第1回 全国実業団連盟演武大会 祝辞(1973年)

「理想の楽土への道として」

日本少林寺拳法連盟会長
師 家、   宗 道 臣

本日ここに第一回日本少林寺拳法全国実業団連盟演武大会が藤川一秋総合開発機構社長を大会長として盛大に開催されますことは、この道の伝法者として、まことに慶賀にたえません。
本大会の開催に当り、ご協力賜った有志各位と尽瘁せられた関係各位に対し、衷心より敬意と感謝をささげる次第であります。

1970年代を迎え、わが国は物質面においては、国民総生産世界第二位という未曾有の繁栄を誇るに至り、国民の消費生活もまた著しい発展を見せて参りましたが、エコノミックアニマルと世界から排撃され、物質面のみの発展に対して各国から非難の声が上っております。一方精神生活の面では今なお深い混迷の中で沈潜している状態で、旧来の宗教道徳は衰退し、多くの人々は精神的支柱を失ない、日常生活は軽薄に流れただ、享楽と安逸を求めて人生の真の意義と目的を見失なっております。
また一方には個人の尊重を履き違えた、自己以外のものを一切認めようとしない「己れしかない」生き方が横行し、他方には、定められたこと、与えられたことだけを最小限に行なって、責任はなるべくとらないですむように努める「己れのない」無気力、無関心な生き方が蔓延しております。
このように荒廃した精神的風土は、わが民族の将来にとってまことに由々しいことと言わねばなりません。

私は20数年にわたり、一貫して新しい民族意識を身につけ、社会正義を実現する勇気と行動力に溢れた、身心共に逞ましい青年を一人でも多く育てることこそが、日本の将来を、理想の楽土を拓くただ一筋の道だと主張し、実践し続けて参りました。

おもえば、昭和21年の敗戦直後の日本に、私は、残留をすすめてくれる中国人有志の好意を振り切って帰国しました。しかし夢にまで見た祖国は、戦火に荒廃し、人情はすたれてあとかたもなく、日本人同志が互いにいがみあい、傷つけあって、誰もが、自分だけの幸せを願い、他人の不幸を見て見ぬふりをすることに慣らされており、不正と暴力が白昼堂々と横行し、道義も秩序もない、弱肉強食の修羅場が現出していたのであります。
祖国の将来を担うべき青少年の多くは、虚脱感と不信感にとらえられ苦しい現実から逃避するために、目前の享楽に我を忘れたり、過激な外国思想に染まり、祖国を見失って、日本人であることを忘れかけているものがふえている現状でありました。

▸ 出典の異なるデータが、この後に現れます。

$ cat src/rtl/dll_tx_arbiter.sv
// Merges DLLPs and TLPs onto the DLL-to-PIPE beat stream, DLLP priority at
// TLP boundaries with a bounded burst so a waiting TLP cannot starve.
//   state    | meaning
//   ARB_IDLE | at a TLP boundary, DLLP or TLP sop may be granted
//   ARB_TLP  | locked inside a multi-beat TLP until its eop beat
module dll_tx_arbiter
  import dll_tx_arbiter_pkg::*;
#(
  parameter int DATA_W         = DLL_BEAT_W,
  parameter int DLLP_MAX_BURST = 4
) (
  input  logic              sclk,
  input  logic              srst_n,
  input  logic [1:0]        dlcm_state_i,
  input  logic              dllp_valid_i,
  input  logic [DATA_W-1:0] dllp_data_i,
  output logic              arb_ready_o,
  input  logic              tlp_valid_i,
  input  logic [DATA_W-1:0] tlp_data_i,
  input  logic              tlp_sop_i,
  input  logic              tlp_eop_i,
  output logic              tlp_ready_o,
  input  logic              pipe_ready_i,
  output logic              dll2pipe_valid_o,
  output logic [DATA_W-1:0] dll2pipe_data_o,
  output logic              err_o
);

  localparam logic [3:0] MAX_BURST = 4'(DLLP_MAX_BURST);

  arb_state_t        state;
  logic [3:0]        burst_cnt;
  logic              stage_ready;
  logic              dllp_ok;
  logic              tlp_ok;
  logic              orphan;
  logic              dllp_gnt;
  logic              tlp_gnt;
  logic              drop;
  logic [DATA_W-1:0] load_data;

  assign dllp_ok = dllp_valid_i && (dlcm_state_i != DL_INACTIVE);
  assign tlp_ok  = tlp_valid_i && tlp_sop_i && (dlcm_state_i == DL_ACTIVE);
  assign orphan  = tlp_valid_i && !tlp_sop_i;

  // Orphan drops bypass stage_ready: they never occupy the output stage.
  always_comb begin
    dllp_gnt = 1'b0;
    tlp_gnt  = 1'b0;
    drop     = 1'b0;
    if (srst_n) begin
      if (state == ARB_IDLE) begin
        if (stage_ready && dllp_ok && (!tlp_ok || burst_cnt < MAX_BURST))
          dllp_gnt = 1'b1;
        else if (stage_ready && tlp_ok)
          tlp_gnt = 1'b1;
        else if (orphan)
          drop = 1'b1;
      end else begin
        tlp_gnt = tlp_valid_i && stage_ready;
      end
    end
  end

  assign arb_ready_o = dllp_gnt;
  assign tlp_ready_o = tlp_gnt || drop;
  assign load_data   = dllp_gnt ? dllp_data_i : tlp_data_i;

  always_ff @(posedge sclk or negedge srst_n) begin
    if (!srst_n) begin
      state     <= ARB_IDLE;
      burst_cnt <= '0;
      err_o     <= 1'b0;
    end else begin
      err_o <= drop;
      if (state == ARB_IDLE) begin
        if (tlp_gnt) begin
          burst_cnt <= '0;
          if (!tlp_eop_i) state <= ARB_TLP;
        end else if (!tlp_ok) begin
          burst_cnt <= '0;
        end else if (dllp_gnt && burst_cnt < MAX_BURST) begin
          burst_cnt <= burst_cnt + 4'd1;
        end
      end else if (tlp_gnt && tlp_eop_i) begin
        state <= ARB_IDLE;
      end
    end
  end

  dll_pipe_out_reg #(.W(DATA_W)) u_out_reg (
    .sclk          (sclk),
    .srst_n        (srst_n),
    .load_i        (dllp_gnt || tlp_gnt),
    .data_i        (load_data),
    .pipe_ready_i  (pipe_ready_i),
    .stage_ready_o (stage_ready),
    .valid_o       (dll2pipe_valid_o),
    .data_o        (dll2pipe_data_o)
  );

endmodule
===== src/rtl/mem_addr_arb_pkg.sv =====
// Shared types and helpers for the memory address arbiter.
// Supports up to MAX_CH requesting channels.
package mem_addr_arb_pkg;

    typedef enum logic {
        IDLE = 1'b0,
        BUSY = 1'b1
    } state_t;

    localparam int MAX_CH = 32;

    // Converts a one-hot vector into its bit index; an all-zero vector maps to 0.
    function automatic int unsigned onehot_to_idx(input logic [MAX_CH-1:0] oh);
        onehot_to_idx = 0;
        for (int i = 0; i < MAX_CH; i++) begin
            if (oh[i]) onehot_to_idx = unsigned'(i);
        end
    endfunction

endpackage
## config.mk

```make
export PLATFORM = sky130hd
export DESIGN_NAME = pw_seq_lock
export DESIGN_NICKNAME = d
export VERILOG_FILES = /design/src/rtl/pw_seq_lock.sv
export SDC_FILE = /design/constraint.sdc
export NUM_CORES = 1
export LEC_CHECK = 0
export CELL_PAD_IN_SITES_DETAIL_PLACEMENT = 1
export CELL_PAD_IN_SITES_GLOBAL_PLACEMENT = 1
export CORE_MARGIN = 2
export CORE_UTILIZATION = 43
export CTS_CLUSTER_SIZE = 12
export DETAILED_ROUTE_END_ITERATION = 8
export MAX_ROUTING_LAYER = met4
export PLACE_DENSITY_LB_ADDON = 0.05
export REMOVE_ABC_BUFFERS = 1
export SLEW_MARGIN = 0
export SYNTH_ARGS = -nofsm -noshare
export SYNTH_HDL_FRONTEND = slang
export SYNTH_SLANG_ARGS = --single-unit
```

## constraint.sdc

```tcl
create_clock -name clk -period 4.6 [get_ports clk]
set_clock_uncertainty 0.05 [all_clocks]
set_input_delay 0.92 -clock clk [delete_from_list [all_inputs] [get_ports clk]]
set_output_delay 0.92 -clock clk [all_outputs]
set_load 0.01 [all_outputs]
```
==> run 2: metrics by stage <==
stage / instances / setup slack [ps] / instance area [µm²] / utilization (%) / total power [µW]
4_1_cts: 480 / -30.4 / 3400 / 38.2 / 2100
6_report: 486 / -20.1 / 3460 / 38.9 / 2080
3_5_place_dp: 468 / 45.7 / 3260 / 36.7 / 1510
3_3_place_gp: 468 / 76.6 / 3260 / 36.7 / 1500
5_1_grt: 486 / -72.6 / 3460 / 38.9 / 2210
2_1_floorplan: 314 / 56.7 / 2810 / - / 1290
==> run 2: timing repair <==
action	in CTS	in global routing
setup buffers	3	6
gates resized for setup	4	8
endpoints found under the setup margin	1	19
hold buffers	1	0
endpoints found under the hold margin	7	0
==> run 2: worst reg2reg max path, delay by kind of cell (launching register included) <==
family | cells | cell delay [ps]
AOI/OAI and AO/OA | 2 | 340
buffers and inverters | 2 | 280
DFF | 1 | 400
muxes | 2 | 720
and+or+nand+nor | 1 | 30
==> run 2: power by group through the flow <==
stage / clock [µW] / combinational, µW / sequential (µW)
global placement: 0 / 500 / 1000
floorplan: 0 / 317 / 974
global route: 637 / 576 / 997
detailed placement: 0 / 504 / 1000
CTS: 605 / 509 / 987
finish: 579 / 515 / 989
==> src/rtl/serial_mult_harness.sv <==
// Serial-load multiplier harness: operands arrive one bit per valid cycle (MSB first), each
// completed frame launches a multiply into a PIPE-deep pipeline, and the product is registered
// out with its XOR parity, a valid strobe and a saturating result counter.
// Optional build macro: SERIAL_MULT_SIGNED_EN (two's complement operands when defined).
module serial_mult_harness #(
  parameter int unsigned A_W   = 16,
  parameter int unsigned B_W   = 16,
  parameter int unsigned PIPE  = 2,
  parameter int unsigned CNT_W = 16
) (
  input  logic               clk,
  input  logic               rst,
  input  logic               in_vld_i,
  input  logic               a_i,
  input  logic               b_i,
  output logic               p_o,
  output logic [A_W+B_W-1:0] prod_o,
  output logic               p_vld_o,
  output logic               busy_o,
  output logic [CNT_W-1:0]   result_cnt_o
);

  localparam int unsigned N  = (A_W > B_W) ? A_W : B_W;
  localparam int unsigned CW = (N > 1) ? $clog2(N) : 1;
  localparam int unsigned PW = A_W + B_W;
  localparam logic [CW-1:0] LastCnt = CW'(N - 1);

  // Post-shift operand values: what the registers will hold once this cycle's bit is taken.
  logic [A_W-1:0] a_sr_d;
  logic [B_W-1:0] b_sr_d;

  // Only the low W-1 bits need storing; the MSB falls out on the next shift anyway.
  if (A_W > 1) begin : g_a_sr
    logic [A_W-2:0] a_hist_q;
    // Shift history for operand A
    always_ff @(posedge clk or posedge rst) begin
      if (rst) begin
        a_hist_q <= '0;
      end else if (in_vld_i) begin
        a_hist_q <= a_sr_d[A_W-2:0];
      end
    end
    assign a_sr_d = {a_hist_q, a_i};
  end else begin : g_a_bit
    assign a_sr_d = a_i;
  end

  if (B_W > 1) begin : g_b_sr
    logic [B_W-2:0] b_hist_q;
    // Shift history for operand B
    always_ff @(posedge clk or posedge rst) begin
      if (rst) begin
        b_hist_q <= '0;
      end else if (in_vld_i) begin
        b_hist_q <= b_sr_d[B_W-2:0];
      end
    end
    assign b_sr_d = {b_hist_q, b_i};
  end else begin : g_b_bit
    assign b_sr_d = b_i;
  end

  logic [CW-1:0]    bit_cnt_q;
  logic [A_W-1:0]   op_a_q;
  logic [B_W-1:0]   op_b_q;
  logic             v0_q;
  logic [PW-1:0]    stage_q [PIPE];
  logic [PIPE-1:0]  v_q;
  logic [PW-1:0]    prod_q;
  logic             p_q;
  logic             p_vld_q;
  logic [CNT_W-1:0] result_cnt_q;

  logic             launch;
  logic [PW-1:0]    a_ext;
  logic [PW-1:0]    b_ext;
  logic [PW-1:0]    mult;

  assign launch = in_vld_i && (bit_cnt_q == LastCnt);

  // Extend operands to full product width; low PW bits of the product are then exact.
  always_comb begin
`ifdef SERIAL_MULT_SIGNED_EN
    a_ext = {{B_W{op_a_q[A_W-1]}}, op_a_q};
    b_ext = {{A_W{op_b_q[B_W-1]}}, op_b_q};
`else
    a_ext = {{B_W{1'b0}}, op_a_q};
    b_ext = {{A_W{1'b0}}, op_b_q};
`endif
    mult = a_ext * b_ext;
  end

  // Frame counter, operand snapshot, multiplier pipeline, output registers and result counter
  always_ff @(posedge clk or posedge rst) begin
    if (rst) begin
      bit_cnt_q    <= '0;
      op_a_q       <= '0;
      op_b_q       <= '0;
      v0_q         <= 1'b0;
      v_q          <= '0;
      for (int k = 0; k < PIPE; k++) stage_q[k] <= '0;
      prod_q       <= '0;
      p_q          <= 1'b0;
      p_vld_q      <= 1'b0;
      result_cnt_q <= '0;
    end else begin
      if (in_vld_i) begin
        bit_cnt_q <= launch ? '0 : bit_cnt_q + CW'(1);
      end
      if (launch) begin
        op_a_q <= a_sr_d;
        op_b_q <= b_sr_d;
      end
      v0_q <= launch;

      stage_q[0] <= mult;
      v_q[0]     <= v0_q;
      for (int k = 1; k < PIPE; k++) begin
        stage_q[k] <= stage_q[k-1];
        v_q[k]     <= v_q[k-1];
      end

      // Outputs hold the last result between strobes
      p_vld_q <= v_q[PIPE-1];
      if (v_q[PIPE-1]) begin
        prod_q <= stage_q[PIPE-1];
        p_q    <= ^stage_q[PIPE-1];
        if (result_cnt_q != '1) result_cnt_q <= result_cnt_q + CNT_W'(1);
      end
    end
  end

  assign p_o          = p_q;
  assign prod_o       = prod_q;
  assign p_vld_o      = p_vld_q;
  assign result_cnt_o = result_cnt_q;
  assign busy_o       = (bit_cnt_q != '0) | v0_q | (|v_q);

endmodule
File: src/rtl/side_info_sequencer.sv
// side_info_sequencer
//
// Frame-level sequencer in front of the side_info_2ch parser. It takes the
// post-header byte stream of one MP3 frame and strips the optional 16-bit CRC.
// It then meters 17 (mono) or 32 (stereo) side-info bytes to the parser and
// forwards the remaining payload as main data. A parse watchdog reports parser
// completion (si_done) or timeout (err).
//
// Build option: define SIDE_INFO_CRC_CAPTURE_EN to capture the CRC bytes into
// crc_word. Without it crc_word is constant 0. Sequencing is the same in both
// builds.
//
// Ports:
//   clk, rst          clock, synchronous active-low reset
//   hdr_valid         header pulse; hdr_mono / hdr_protect / frame_bytes valid
//   axiid, axiiv      input payload byte stream (no backpressure)
//   si_axiid/iv       bytes to the side-info parser
//   si_axiov          parser output-valid pulse
//   md_axiid/iv       main-data bytes, md_last on the final payload byte
//   si_done           parser finished for this frame
//   busy              sequencer is inside a frame
//   err               pulse: short frame, header while busy, or parse timeout
//   crc_word          captured CRC (first byte in [15:8])
//
// State table
//   state | meaning
//   IDLE  | waiting for hdr_valid, input bytes dropped
//   CRC   | swallowing the two CRC bytes
//   SIDE  | forwarding side-info bytes to the parser
//   MAIN  | forwarding main-data bytes until the frame count runs out

module side_info_sequencer #(
    parameter int PARSE_TIMEOUT = 64,
    parameter int LEN_W         = 11
) (
    input  logic             clk,
    input  logic             rst,
    input  logic             hdr_valid,
    input  logic             hdr_mono,
    input  logic             hdr_protect,
    input  logic [LEN_W-1:0] frame_bytes,
    input  logic [7:0]       axiid,
    input  logic             axiiv,
    output logic [7:0]       si_axiid,
    output logic             si_axiiv,
    input  logic             si_axiov,
    output logic [7:0]       md_axiid,
    output logic             md_axiiv,
    output logic             md_last,
    output logic             si_done,
    output logic             busy,
    output logic             err,
    output logic [15:0]      crc_word
);

    typedef enum logic [1:0] {IDLE, CRC, SIDE, MAIN} state_t;

    localparam int WD_W = $clog2(PARSE_TIMEOUT + 1);

    state_t           state;
    state_t           eff_state;
    logic [LEN_W-1:0] rem_cnt;
    logic [LEN_W-1:0] rem_eff;
    logic [LEN_W-1:0] need;
    logic [5:0]       side_left;
    logic [5:0]       side_left_eff;
    logic             crc_first;
    logic             crc_first_eff;
    logic             hdr_ok;
    logic             byte_ok;
    logic             arm_wd;
    logic             wd_armed;
    logic [WD_W-1:0]  wd_cnt;

`ifdef SIDE_INFO_CRC_CAPTURE_EN
    logic [7:0]       crc_hi;
`else
    assign crc_word = '0;
`endif

    // A byte arriving together with an accepted header belongs to the new
    // frame, so byte handling works on the "effective" state and counters:
    // the freshly loaded values when a header is accepted this cycle.
    always_comb begin
        need          = LEN_W'(hdr_protect ? 0 : 2) + LEN_W'(hdr_mono ? 17 : 32);
        hdr_ok        = hdr_valid && (state == IDLE) && (frame_bytes >= need);
        eff_state     = state;
        rem_eff       = rem_cnt;
        side_left_eff = side_left;
        crc_first_eff = crc_first;
        if (hdr_ok) begin
            eff_state     = hdr_protect ? SIDE : CRC;
            rem_eff       = frame_bytes;
            side_left_eff = hdr_mono ? 6'd17 : 6'd32;
            crc_first_eff = 1'b1;
        end
        byte_ok = axiiv && (eff_state != IDLE);
        arm_wd  = byte_ok && (eff_state == SIDE) && (side_left_eff == 6'd1);
    end

    always_ff @(posedge clk) begin
        if (!rst) begin
            state     <= IDLE;
            rem_cnt   <= '0;
            side_left <= '0;
            crc_first <= 1'b0;
            wd_armed  <= 1'b0;
            wd_cnt    <= '0;
            si_axiid  <= '0;
            si_axiiv  <= 1'b0;
            md_axiid  <= '0;
            md_axiiv  <= 1'b0;
            md_last   <= 1'b0;
            si_done   <= 1'b0;
            err       <= 1'b0;
            busy      <= 1'b0;
`ifdef SIDE_INFO_CRC_CAPTURE_EN
            crc_hi    <= '0;
            crc_word  <= '0;
`endif
        end else begin
            si_axiiv <= 1'b0;
            md_axiiv <= 1'b0;
            md_last  <= 1'b0;
            si_done  <= 1'b0;
            err      <= 1'b0;

            // Covers both a short frame and a header arriving mid-frame.
            if (hdr_valid && !hdr_ok)
                err <= 1'b1;

            if (hdr_ok) begin
                state     <= eff_state;
                busy      <= 1'b1;
                rem_cnt   <= rem_eff;
                side_left <= side_left_eff;
                crc_first <= 1'b1;
            end

            if (byte_ok) begin
                rem_cnt <= rem_eff - 1'b1;
                case (eff_state)
                    CRC: begin
                        crc_first <= 1'b0;
                        if (!crc_first_eff)
                            state <= SIDE;
`ifdef SIDE_INFO_CRC_CAPTURE_EN
                        if (crc_first_eff)
                            crc_hi <= axiid;
                        else
                            crc_word <= {crc_hi, axiid};
`endif
                    end
                    SIDE: begin
                        si_axiid  <= axiid;
                        si_axiiv  <= 1'b1;
                        side_left <= side_left_eff - 6'd1;
                        if (side_left_eff == 6'd1) begin
                            if (rem_eff == LEN_W'(1)) begin
                                state <= IDLE;
                                busy  <= 1'b0;
                            end else begin
                                state <= MAIN;
                            end
                        end
                    end
                    MAIN: begin
                        md_axiid <= axiid;
                        md_axiiv <= 1'b1;
                        if (rem_eff == LEN_W'(1)) begin
                            md_last <= 1'b1;
                            state   <= IDLE;
                            busy    <= 1'b0;
                        end
                    end
                    default: ;
                endcase
            end

            // Watchdog: down-counter loaded at arm time, expiry at terminal
            // count. A parser pulse in the expiry cycle takes priority.
            if (hdr_ok) begin
                wd_armed <= 1'b0;
            end else if (arm_wd) begin
                wd_armed <= 1'b1;
                wd_cnt   <= WD_W'(PARSE_TIMEOUT - 1);
            end else if (wd_armed) begin
                if (si_axiov) begin
                    si_done  <= 1'b1;
                    wd_armed <= 1'b0;
                end else if (wd_cnt == '0) begin
                    err      <= 1'b1;
                    wd_armed <= 1'b0;
                end else begin
                    wd_cnt <= wd_cnt - 1'b1;
                end
            end
        end
    end

endmodule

私が日本の将来を担うべき若者を一人でも多く育てる為にともした一つのささやかな灯火が今、20有余年を経て1,300の支部道院、40数万の拳士によって受け継がれ、なお海外を含め、大きな炬火となって燃えあがりつつあります。
この事実は、拳禅一如の修業による身心の陶冶を通じて真によりどころとするに足る自己を確立するとともに、人間どおしの相互の信頼と愛情を深めて理解しあい、援け合い、手を握り合って、物心両面の、楽しく豊かな理想の楽土を、まずわが国に打ち樹てんことを目指す金剛禅の思想と在り方が純粋多感な青年諸君の心をとらえ、有識者各位の共感を呼んだからに他ならないと確信しております。
しかし混沌とした現在の世相の中で調和の精神を基調として日本民族の真の団結と福祉に貢献せんとする金剛禅運動の前途は、なお遠く、はるかであると申せましょう。
それだけに、私は国家民族興隆の重責を担うに足る有為な青年を一人でも多く世に送り出すため、余生を傾けて運動の陣頭に立つ覚悟であります。
全国各地から本大会に集われた拳士諸君は自己の使命をよく自覚し、奮起していただかなければなりません。

本日の大会において、諸君が日頃修練した実力を遺憾なく発揮されることを祈りますとともにこの記念すべき大会を契機として、今後一層人間完成の道に精進し、それぞれの職場や、職域において、明るく平和な社会を築くための実践活動に挺身されんことを念願してご挨拶といたします。